Learn how Canadian equipment finance providers work with businesses that have past credit challenges and still need to acquire essential assets.

Written by
Alec Whitten
Published on
November 23, 2025

How Equipment Finance Providers Support Businesses With Past Credit Challenges

The short answer: bad credit doesn’t mean “no” – it changes how the deal is built

Canadian equipment finance providers work with businesses that have past credit challenges by looking beyond just the score. They lean more on the asset being financed, your current cash flow, collateral, and story, then adjust the structure with things like higher approvals tied to leases, larger deposits, shorter terms, or asset-based lending instead of traditional bank debt.

In 2023, about 49% of Canadian SMEs requested external financing, including leases and other forms of credit.(ISED Canada) A chunk of those had bruised or thin credit files—especially after COVID and rate hikes. If your history isn’t perfect, you’re in crowded company, not a special circle of shame.

This guide walks through how equipment finance providers look at “imperfect” files, the tools they use to still get deals done, and the steps you can take to tilt approvals and pricing in your favour.

What “past credit challenges” actually means to a lender

For lenders, “past credit challenges” isn’t a moral judgment. It’s shorthand for patterns in your file that point to higher default risk—and they break those patterns down in a very specific way.

At a high level, credit scores in Canada are usually grouped like this: 660–724 is generally considered “good”, 725–759 “very good”, and 760+ “excellent.”(Equifax) If you’re below that, or if your business score shows heightened risk, most banks will quietly move you into a tougher bucket or say no outright.(BMO)

For equipment finance providers, “credit challenges” often include:

  • Repeated late payments or collections
  • High utilization on credit lines and cards
  • Past bankruptcy or consumer proposal
  • Returned payments / NSFs on business accounts
  • A very thin or very new file (no history is almost as tricky as bad history)

Traditional lenders like BDC explicitly list “good credit” and at least 24 months of revenue as baseline requirements for their core loans.(BDC.ca) That’s why businesses with less-than-ideal credit often end up talking to specialized equipment lenders or a group like Mehmi instead of just their main bank.

Key idea: To an equipment finance provider, your past matters—but your current story and the quality of the asset can still rescue the file.

How equipment finance providers assess risk beyond just your score

Most large banks start with the score and work backwards. Specialized equipment funders flip that: they start with your business, your asset, and your cash flow, then see how the credit data fits around it.

The framework is still the familiar 5 Cs of credit—character, capacity, capital, collateral, and conditions—just applied in a more flexible way. BDC and other Canadian sources stress that even with poor credit, you can improve your chances by strengthening the non-score parts of those five Cs.(BDC.ca)

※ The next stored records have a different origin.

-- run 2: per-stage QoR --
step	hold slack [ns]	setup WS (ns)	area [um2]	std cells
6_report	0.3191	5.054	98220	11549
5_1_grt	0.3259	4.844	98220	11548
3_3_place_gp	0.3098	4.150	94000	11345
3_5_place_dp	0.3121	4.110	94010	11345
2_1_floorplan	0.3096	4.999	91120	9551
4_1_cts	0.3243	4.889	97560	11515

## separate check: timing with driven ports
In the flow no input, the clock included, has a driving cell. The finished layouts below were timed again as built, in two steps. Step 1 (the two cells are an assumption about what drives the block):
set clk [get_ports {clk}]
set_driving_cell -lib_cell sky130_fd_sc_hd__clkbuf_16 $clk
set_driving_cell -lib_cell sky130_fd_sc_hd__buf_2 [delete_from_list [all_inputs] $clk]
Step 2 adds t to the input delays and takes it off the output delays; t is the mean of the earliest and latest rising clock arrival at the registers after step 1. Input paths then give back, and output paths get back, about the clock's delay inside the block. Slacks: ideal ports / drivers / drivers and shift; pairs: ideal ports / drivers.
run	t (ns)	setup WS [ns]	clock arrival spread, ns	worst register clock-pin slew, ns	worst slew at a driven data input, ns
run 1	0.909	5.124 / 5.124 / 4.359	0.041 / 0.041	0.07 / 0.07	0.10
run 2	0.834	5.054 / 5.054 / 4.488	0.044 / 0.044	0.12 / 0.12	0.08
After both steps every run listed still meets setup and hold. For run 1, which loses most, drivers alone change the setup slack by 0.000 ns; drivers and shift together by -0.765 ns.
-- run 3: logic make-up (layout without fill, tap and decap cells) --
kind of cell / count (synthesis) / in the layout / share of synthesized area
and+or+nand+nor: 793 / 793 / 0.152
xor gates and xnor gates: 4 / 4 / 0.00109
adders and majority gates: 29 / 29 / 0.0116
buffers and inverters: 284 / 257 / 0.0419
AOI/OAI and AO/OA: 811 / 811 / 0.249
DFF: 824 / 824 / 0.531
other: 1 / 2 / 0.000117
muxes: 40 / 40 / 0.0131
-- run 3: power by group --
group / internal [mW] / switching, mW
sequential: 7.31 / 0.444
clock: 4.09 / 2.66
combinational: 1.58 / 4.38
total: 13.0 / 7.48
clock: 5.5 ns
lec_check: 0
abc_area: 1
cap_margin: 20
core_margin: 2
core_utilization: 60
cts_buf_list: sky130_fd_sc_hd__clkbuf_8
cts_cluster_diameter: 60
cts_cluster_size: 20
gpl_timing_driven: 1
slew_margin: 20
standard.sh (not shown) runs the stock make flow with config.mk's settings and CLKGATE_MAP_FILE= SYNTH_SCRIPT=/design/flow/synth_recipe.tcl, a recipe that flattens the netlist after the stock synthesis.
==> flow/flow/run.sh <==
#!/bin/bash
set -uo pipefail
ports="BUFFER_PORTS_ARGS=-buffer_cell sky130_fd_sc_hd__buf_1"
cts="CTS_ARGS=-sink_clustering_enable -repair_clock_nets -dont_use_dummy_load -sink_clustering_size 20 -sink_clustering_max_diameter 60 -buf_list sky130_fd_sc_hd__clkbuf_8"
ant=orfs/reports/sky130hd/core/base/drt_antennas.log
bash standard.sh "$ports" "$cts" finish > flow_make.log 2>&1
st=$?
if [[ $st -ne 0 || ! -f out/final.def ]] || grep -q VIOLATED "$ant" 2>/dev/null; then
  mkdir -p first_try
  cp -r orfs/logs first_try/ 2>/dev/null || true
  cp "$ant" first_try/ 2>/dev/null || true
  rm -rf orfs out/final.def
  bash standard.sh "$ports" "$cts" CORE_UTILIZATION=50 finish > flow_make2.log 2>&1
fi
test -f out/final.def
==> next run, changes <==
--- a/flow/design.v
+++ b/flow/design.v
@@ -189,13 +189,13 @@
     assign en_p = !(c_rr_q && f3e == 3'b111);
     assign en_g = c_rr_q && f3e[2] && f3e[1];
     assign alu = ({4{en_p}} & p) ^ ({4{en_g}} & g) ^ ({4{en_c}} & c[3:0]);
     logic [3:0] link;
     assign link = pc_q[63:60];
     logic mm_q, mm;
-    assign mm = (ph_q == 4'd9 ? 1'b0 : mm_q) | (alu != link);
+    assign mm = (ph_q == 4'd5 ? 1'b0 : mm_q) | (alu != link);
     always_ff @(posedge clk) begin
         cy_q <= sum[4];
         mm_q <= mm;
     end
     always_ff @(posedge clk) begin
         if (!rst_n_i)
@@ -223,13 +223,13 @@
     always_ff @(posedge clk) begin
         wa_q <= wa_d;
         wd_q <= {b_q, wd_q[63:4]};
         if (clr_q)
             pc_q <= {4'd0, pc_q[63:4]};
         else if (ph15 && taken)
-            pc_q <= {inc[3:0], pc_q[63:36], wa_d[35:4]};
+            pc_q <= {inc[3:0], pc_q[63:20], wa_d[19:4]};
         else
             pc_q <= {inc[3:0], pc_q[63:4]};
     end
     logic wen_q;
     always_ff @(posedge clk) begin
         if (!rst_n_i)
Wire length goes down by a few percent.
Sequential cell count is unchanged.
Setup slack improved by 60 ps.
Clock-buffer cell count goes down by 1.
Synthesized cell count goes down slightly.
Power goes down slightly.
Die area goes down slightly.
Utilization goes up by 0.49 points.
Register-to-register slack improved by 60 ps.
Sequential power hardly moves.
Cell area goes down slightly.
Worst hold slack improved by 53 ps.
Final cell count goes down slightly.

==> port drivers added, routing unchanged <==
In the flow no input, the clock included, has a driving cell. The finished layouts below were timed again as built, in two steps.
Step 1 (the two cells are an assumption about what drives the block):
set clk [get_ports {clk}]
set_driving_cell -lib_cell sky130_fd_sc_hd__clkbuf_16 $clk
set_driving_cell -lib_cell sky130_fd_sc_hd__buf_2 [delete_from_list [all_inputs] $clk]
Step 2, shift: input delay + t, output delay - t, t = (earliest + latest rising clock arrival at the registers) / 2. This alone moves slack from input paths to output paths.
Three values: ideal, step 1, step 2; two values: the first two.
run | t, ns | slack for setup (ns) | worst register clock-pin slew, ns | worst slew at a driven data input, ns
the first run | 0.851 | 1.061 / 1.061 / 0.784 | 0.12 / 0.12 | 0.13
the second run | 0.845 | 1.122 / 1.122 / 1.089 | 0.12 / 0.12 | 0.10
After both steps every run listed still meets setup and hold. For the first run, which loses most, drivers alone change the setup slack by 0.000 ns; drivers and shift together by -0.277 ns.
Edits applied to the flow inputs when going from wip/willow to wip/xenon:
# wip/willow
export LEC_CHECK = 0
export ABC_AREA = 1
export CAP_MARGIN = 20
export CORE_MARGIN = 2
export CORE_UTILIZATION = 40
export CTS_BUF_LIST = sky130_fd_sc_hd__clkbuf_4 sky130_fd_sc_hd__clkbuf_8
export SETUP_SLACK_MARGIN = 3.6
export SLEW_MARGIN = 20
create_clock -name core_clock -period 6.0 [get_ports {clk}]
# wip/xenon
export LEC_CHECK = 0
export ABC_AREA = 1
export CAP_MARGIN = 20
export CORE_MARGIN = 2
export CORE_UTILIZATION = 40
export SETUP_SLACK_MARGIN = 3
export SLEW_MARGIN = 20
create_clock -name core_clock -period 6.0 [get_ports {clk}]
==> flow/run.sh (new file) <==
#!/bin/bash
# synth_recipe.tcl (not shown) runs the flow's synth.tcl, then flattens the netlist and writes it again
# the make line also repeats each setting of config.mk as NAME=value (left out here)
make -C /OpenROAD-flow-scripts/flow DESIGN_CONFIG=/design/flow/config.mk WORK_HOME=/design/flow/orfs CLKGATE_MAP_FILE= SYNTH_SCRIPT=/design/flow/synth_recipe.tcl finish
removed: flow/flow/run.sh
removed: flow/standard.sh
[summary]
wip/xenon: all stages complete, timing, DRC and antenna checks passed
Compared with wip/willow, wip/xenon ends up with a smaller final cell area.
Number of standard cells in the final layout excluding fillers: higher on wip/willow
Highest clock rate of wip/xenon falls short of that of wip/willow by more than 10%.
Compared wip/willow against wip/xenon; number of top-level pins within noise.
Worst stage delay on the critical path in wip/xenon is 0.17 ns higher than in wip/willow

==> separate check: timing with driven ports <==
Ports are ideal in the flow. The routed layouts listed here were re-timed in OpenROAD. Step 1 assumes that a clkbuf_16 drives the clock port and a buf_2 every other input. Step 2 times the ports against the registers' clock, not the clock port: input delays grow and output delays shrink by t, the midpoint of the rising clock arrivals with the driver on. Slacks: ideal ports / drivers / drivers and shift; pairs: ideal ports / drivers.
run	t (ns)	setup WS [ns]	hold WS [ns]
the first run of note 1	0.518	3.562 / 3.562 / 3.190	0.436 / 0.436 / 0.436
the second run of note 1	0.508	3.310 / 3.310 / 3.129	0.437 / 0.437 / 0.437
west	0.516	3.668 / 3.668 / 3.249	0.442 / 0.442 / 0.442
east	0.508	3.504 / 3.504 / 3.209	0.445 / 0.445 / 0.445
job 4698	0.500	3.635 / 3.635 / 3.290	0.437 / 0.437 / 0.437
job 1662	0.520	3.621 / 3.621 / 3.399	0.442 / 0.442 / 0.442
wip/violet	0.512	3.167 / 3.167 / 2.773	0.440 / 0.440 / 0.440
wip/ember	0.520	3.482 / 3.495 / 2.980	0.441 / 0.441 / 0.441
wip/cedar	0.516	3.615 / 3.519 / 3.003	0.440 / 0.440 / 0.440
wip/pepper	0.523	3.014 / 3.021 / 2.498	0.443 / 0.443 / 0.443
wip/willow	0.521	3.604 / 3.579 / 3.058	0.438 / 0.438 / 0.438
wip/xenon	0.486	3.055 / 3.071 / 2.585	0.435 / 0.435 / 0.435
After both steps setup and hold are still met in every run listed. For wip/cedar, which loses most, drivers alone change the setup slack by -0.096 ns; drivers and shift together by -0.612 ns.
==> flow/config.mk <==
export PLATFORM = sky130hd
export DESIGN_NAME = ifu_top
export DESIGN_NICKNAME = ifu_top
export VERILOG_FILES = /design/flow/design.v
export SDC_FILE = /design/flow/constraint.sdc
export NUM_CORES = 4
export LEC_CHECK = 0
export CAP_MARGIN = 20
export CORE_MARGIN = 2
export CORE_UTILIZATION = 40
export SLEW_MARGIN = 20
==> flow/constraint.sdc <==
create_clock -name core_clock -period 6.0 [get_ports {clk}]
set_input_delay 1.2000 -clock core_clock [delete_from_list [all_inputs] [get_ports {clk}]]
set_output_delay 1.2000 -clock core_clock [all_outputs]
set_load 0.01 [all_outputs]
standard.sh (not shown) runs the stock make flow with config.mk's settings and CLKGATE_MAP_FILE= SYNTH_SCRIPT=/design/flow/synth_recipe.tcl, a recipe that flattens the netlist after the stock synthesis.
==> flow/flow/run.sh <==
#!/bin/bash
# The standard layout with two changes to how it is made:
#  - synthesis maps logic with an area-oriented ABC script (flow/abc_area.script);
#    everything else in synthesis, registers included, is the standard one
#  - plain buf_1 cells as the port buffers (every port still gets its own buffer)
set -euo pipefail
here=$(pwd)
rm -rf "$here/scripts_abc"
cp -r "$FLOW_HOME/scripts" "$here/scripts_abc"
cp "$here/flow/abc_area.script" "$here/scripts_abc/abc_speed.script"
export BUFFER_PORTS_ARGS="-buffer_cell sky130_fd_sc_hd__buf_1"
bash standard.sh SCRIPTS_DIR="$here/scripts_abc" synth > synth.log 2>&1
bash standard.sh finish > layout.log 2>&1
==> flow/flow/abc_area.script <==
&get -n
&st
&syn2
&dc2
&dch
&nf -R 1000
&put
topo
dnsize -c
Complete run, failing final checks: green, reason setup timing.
This design comes from an exercise in tuning for small area and a short achievable clock period on the open sky130 flow, not from production work. RTL that was checked went through simulation tests only; none was proved equivalent to the original. Power figures rest on the tool's default switching activity, not on a simulated workload.

build 88:
## dadda_mul_top
module dadda_mul_top
(
    input  logic        clk,
    input  logic        arst_n,
    input  logic [31:0] a,
    input  logic [31:0] b,
    output logic [63:0] y
);
    logic bo0;
    logic bt0;
    logic bn0;
    logic bo1;
    logic bt1;
    logic bn1;
    logic bo2;
    logic bt2;
    logic bn2;
    logic bo3;
    logic bt3;
    logic bn3;
    logic bo4;
    logic bt4;
    logic bn4;
    logic bo5;
    logic bt5;
    logic bn5;
    logic bo6;
    logic bt6;
    logic bn6;
    logic bo7;
    logic bt7;
    logic bn7;
    logic bo8;
    logic bt8;
    logic bn8;
    logic bo9;
    logic bt9;
    logic bn9;
    logic bo10;
    logic bt10;
    logic bn10;
    logic bo11;
    logic bt11;
    logic bn11;
    logic bo12;
    logic bt12;
    logic bn12;
    logic bo13;
    logic bt13;
    logic bn13;
    logic bo14;
    logic bt14;
    logic bn14;
    logic bo15;
    logic bt15;
    logic bn15;
    logic pp1;
    logic pp2;
    logic pp3;
    logic pp4;
    logic pp5;
    logic pp6;
    logic pp7;
    logic pp8;
    logic pp9;
    logic pp10;
    logic pp11;
    logic pp12;
    logic pp13;
    logic pp14;
    logic pp15;
    logic pp16;
    logic pp17;
    logic pp18;
    logic pp19;
    logic pp20;
    logic pp21;
    logic pp22;
    logic pp23;
    logic pp24;
    logic pp25;
    logic pp26;
    logic pp27;
    logic pp28;
    logic pp29;
    logic pp30;
    logic pp31;
    logic pp32;
    logic pp33;
    logic ns34;
    logic pp35;
    logic pp36;
    logic pp37;
    logic pp38;
    logic pp39;
    logic pp40;
    logic pp41;
    logic pp42;
    logic pp43;
    logic pp44;
    logic pp45;
    logic pp46;
    logic pp47;
    logic pp48;
    logic pp49;
    logic pp50;
    logic pp51;
    logic pp52;
    logic pp53;
    logic pp54;
    logic pp55;
    logic pp56;
    logic pp57;
    logic pp58;
    logic pp59;
    logic pp60;
    logic pp61;
    logic pp62;
    logic pp63;
    logic pp64;
    logic pp65;
    logic pp66;
    logic pp67;
    logic ns68;
    logic pp69;
    logic pp70;
    logic pp71;
    logic pp72;
    logic pp73;
    logic pp74;
    logic pp75;
    logic pp76;
    logic pp77;
    logic pp78;
    logic pp79;
    logic pp80;
    logic pp81;
    logic pp82;
    logic pp83;
  ...
export LEC_CHECK = 0
export ABC_AREA = 1
export ABC_CLOCK_PERIOD_IN_PS = 22000
export CAP_MARGIN = 20
export CORE_MARGIN = 2
export CORE_UTILIZATION = 40
export CTS_BUF_LIST = sky130_fd_sc_hd__clkbuf_4 sky130_fd_sc_hd__clkbuf_8
export PLACE_DENSITY = 0.75
export SLEW_MARGIN = 20
export SYNTH_HIERARCHICAL = 1
export SYNTH_MINIMUM_KEEP_SIZE = 0
create_clock -name core_clock -period 22.0 [get_ports {clk}]
standard.sh (not shown) runs the stock make flow with config.mk's settings and CLKGATE_MAP_FILE= SYNTH_SCRIPT=/design/flow/synth_recipe.tcl, a recipe that flattens the netlist after the stock synthesis.
==> flow/flow/run.sh <==
#!/bin/bash
# standard layout with buf_2 port buffers, a clock tree without dummy loads, and the
# resizer's setup repair aiming for extra slack from placement to clock tree synthesis, for a little
# less after global routing, and for the plain constraints in the rest
set -euo pipefail
P="BUFFER_PORTS_ARGS=-buffer_cell sky130_fd_sc_hd__buf_2"
C="CTS_ARGS=-sink_clustering_enable -repair_clock_nets -dont_use_dummy_load -sink_clustering_size 30 -buf_list {sky130_fd_sc_hd__clkbuf_4 sky130_fd_sc_hd__clkbuf_8}"
bash standard.sh "$P" "$C" SETUP_SLACK_MARGIN=0 floorplan > standard_make_fp.log 2>&1
bash standard.sh "$P" "$C" SETUP_SLACK_MARGIN=14.3 cts > standard_make_cts.log 2>&1
bash standard.sh "$P" "$C" SETUP_SLACK_MARGIN=14.1 grt > standard_make_grt.log 2>&1
bash standard.sh "$P" "$C" SETUP_SLACK_MARGIN=0 finish > standard_make_finish.log 2>&1
Build 88: done, clean on timing, DRC and antenna
Source: an optimization exercise on an open RTL-to-GDS flow (aim: small area, a short achievable clock period and few clock cycles). Production flows keep margins and buffers that such runs may drop. Only simulation tests tie the RTL to the original design; equivalence was not proved.

Setup of cedar:
// rbm_top
module rbm_top (
  input  logic                   finish,
  input  logic                   rst_n,
  input  rbm_pkg::feature_beat_t in_beat,
  input  logic                   in_valid,
  output logic                   in_ready,
  output rbm_pkg::rbm_result_t   out_result,
  output logic                   out_valid,
  input  logic                   out_ready
);
Size in the first run: about 270 flip-flops, about 60 I/O pins, about 18,000 sq um of cells after synthesis.
Settings: LEC_CHECK=0, CAP_MARGIN=75, CORE_MARGIN=2, CORE_UTILIZATION=55, SLEW_MARGIN=75; clock period 10.0 ns.
standard.sh (not shown) runs the stock make flow with config.mk's settings and CLKGATE_MAP_FILE= SYNTH_SCRIPT=/design/flow/synth_recipe.tcl, a recipe that flattens the netlist after the stock synthesis.
==> flow/flow/run.sh <==
#!/bin/bash
# The standard layout with two changes: the port buffers are buf_4 cells,
# and timing repair keeps working until the setup slack reaches
# SETUP_SLACK_MARGIN (the clock period and constraints are unchanged).
set -euo pipefail
bash standard.sh SETUP_SLACK_MARGIN=6.7 "BUFFER_PORTS_ARGS=-buffer_cell sky130_fd_sc_hd__buf_4" finish > standard.log 2>&1
Testbench counts of cedar, summed over its fixed seeds: cycles 5,864.
> inputs changed (cedar -> ember)
- a change of CAP_MARGIN from 75 to 50
- an added CTS_BUF_LIST of sky130_fd_sc_hd__clkbuf_4 sky130_fd_sc_hd__clkbuf_8
- a change of SLEW_MARGIN from 75 to 50
[summary]
First-iteration DRC count, cedar and ember: higher on ember. Comparing cedar and ember, fraction of layout instances using a drive strength above 1 is higher on cedar. No run among cedar and ember stopped early or left any final violation; all are clean. Compared with cedar, ember shows placed cell area that has gone down slightly. ember against cedar: total met2 wirelength after detailed routing lost 120 um.

* * *

Starting RTL as in the previous note.
==> flow/design.v (excerpt) <==
module rbm_top (
  input  logic                   finish,
  input  logic                   rst_n,
  input  rbm_pkg::feature_beat_t in_beat,
  input  logic                   in_valid,
  output logic                   in_ready,
  output rbm_pkg::rbm_result_t   out_result,
  output logic                   out_valid,
  input  logic                   out_ready
);
==> flow/config.mk <==
export PLATFORM = sky130hd
export DESIGN_NAME = rbm_top
export DESIGN_NICKNAME = rbm_top
export VERILOG_FILES = /design/flow/design.v
export SDC_FILE = /design/flow/constraint.sdc
export NUM_CORES = 4
export LEC_CHECK = 0
export CAP_MARGIN = 50
export CORE_MARGIN = 2
export CORE_UTILIZATION = 55
export CTS_BUF_LIST = sky130_fd_sc_hd__clkbuf_8
export SLEW_MARGIN = 50
==> flow/constraint.sdc <==
create_clock -name core_clock -period 10.0 [get_ports {finish}]
set_input_delay 2.0000 -clock core_clock [delete_from_list [all_inputs] [get_ports {finish}]]
set_output_delay 2.0000 -clock core_clock [all_outputs]
set_load 0.01 [all_outputs]
Scripts as last shown in full above: flow/flow/run.sh
Testbench counts at the start, summed over its fixed seeds: cycles 5,864.
Next try:
==> flow/flow/run.sh (replaced) <==
#!/bin/bash
# The standard layout, with its timing repair aimed below the clock period:
# repair_timing keeps working until the setup slack reaches SETUP_SLACK_MARGIN.
set -euo pipefail
bash standard.sh SETUP_SLACK_MARGIN=6.6 finish > standard.log 2>&1
CAP_MARGIN = 75   (was 50)
CTS_BUF_LIST = default   (was sky130_fd_sc_hd__clkbuf_8)
SLEW_MARGIN = 75   (was 50)
What happened:
- The new run finished with timing, DRC and antenna clean
- core utilization rises by 2.4 points
- first-iteration DRC count rises by about 12%
- worst hold slack loses 5.8 ps
- flip-flop and latch count stays the same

For a typical Mehmi-style equipment lender, that looks like this:

  • Character – Your explanation of past credit events, professional history, and references. Were the issues a one-time disruption (pandemic, major customer default) or a long pattern of ignoring obligations?
  • Capacity – Current cash flow. Can your business comfortably handle the new payment? Swoop and other Canadian platforms point out that many bad-credit approvals hinge on strong, stable revenue even if the score is weak.(Swoop UK)
  • Capital – How much are you personally putting at risk? A reasonable down payment or some cash equity offsets a rougher bureau.(Lexpert)
  • Collateral – The value and resale-ability of the equipment itself, plus any other assets that can support an asset-based lending structure.
  • Conditions – Your industry, the economic environment, and the specific use of the equipment.

Some Canadian lessors are explicit that they “don’t just look at credit history” but the whole picture, especially in sectors like construction and transportation.(Essex Lease Financial Corporation)

If you can make the business case clear—“Here’s the asset, here’s the cash it will generate, here’s the security behind it”—you often have more room to move than you’d think from the bureau alone.

If you’re not sure how your story stacks up, Mehmi’s Equipment Financing overview is a good orientation to how lenders frame this:
https://www.mehmigroup.com/services/equipment-financing

Why leasing is often easier than a traditional loan when credit is bruised

Leasing isn’t magic, but it is friendlier to imperfect credit than a generic term loan in a lot of cases.

Smarter.loans and other Canadian resources highlight that it’s often harder to obtain an equipment loan than a lease when you have bad credit, because the loan relies more heavily on your overall credit profile, while leasing leans more on the asset itself as collateral.(Smarter Loans)

With equipment leases:

  • The lender owns the equipment during the term, which gives them stronger recovery options if things go sideways.
  • The asset has a clear resale market and serial number—very different from an unsecured working capital advance.
  • Terms can be structured with residual values and step payments to balance risk and affordability.

That extra security makes it easier for a funder to say “yes, but” instead of just “no” on deals where the credit report is messy.

You can see how Mehmi frames lease structures on the Equipment Leases page:
https://www.mehmigroup.com/services/equipment-financing/equipment-leases

When you layer in other tools, like an Equipment Line of Credit for staged purchases or upgrades, you can keep approvals moving while your credit slowly improves:
https://www.mehmigroup.com/services/equipment-financing/equipment-line-of-credit

Bottom line: With challenged credit, it’s usually smarter to put big-ticket assets on a lease and reserve harder-to-get bank term debt for later, once your profile is stronger.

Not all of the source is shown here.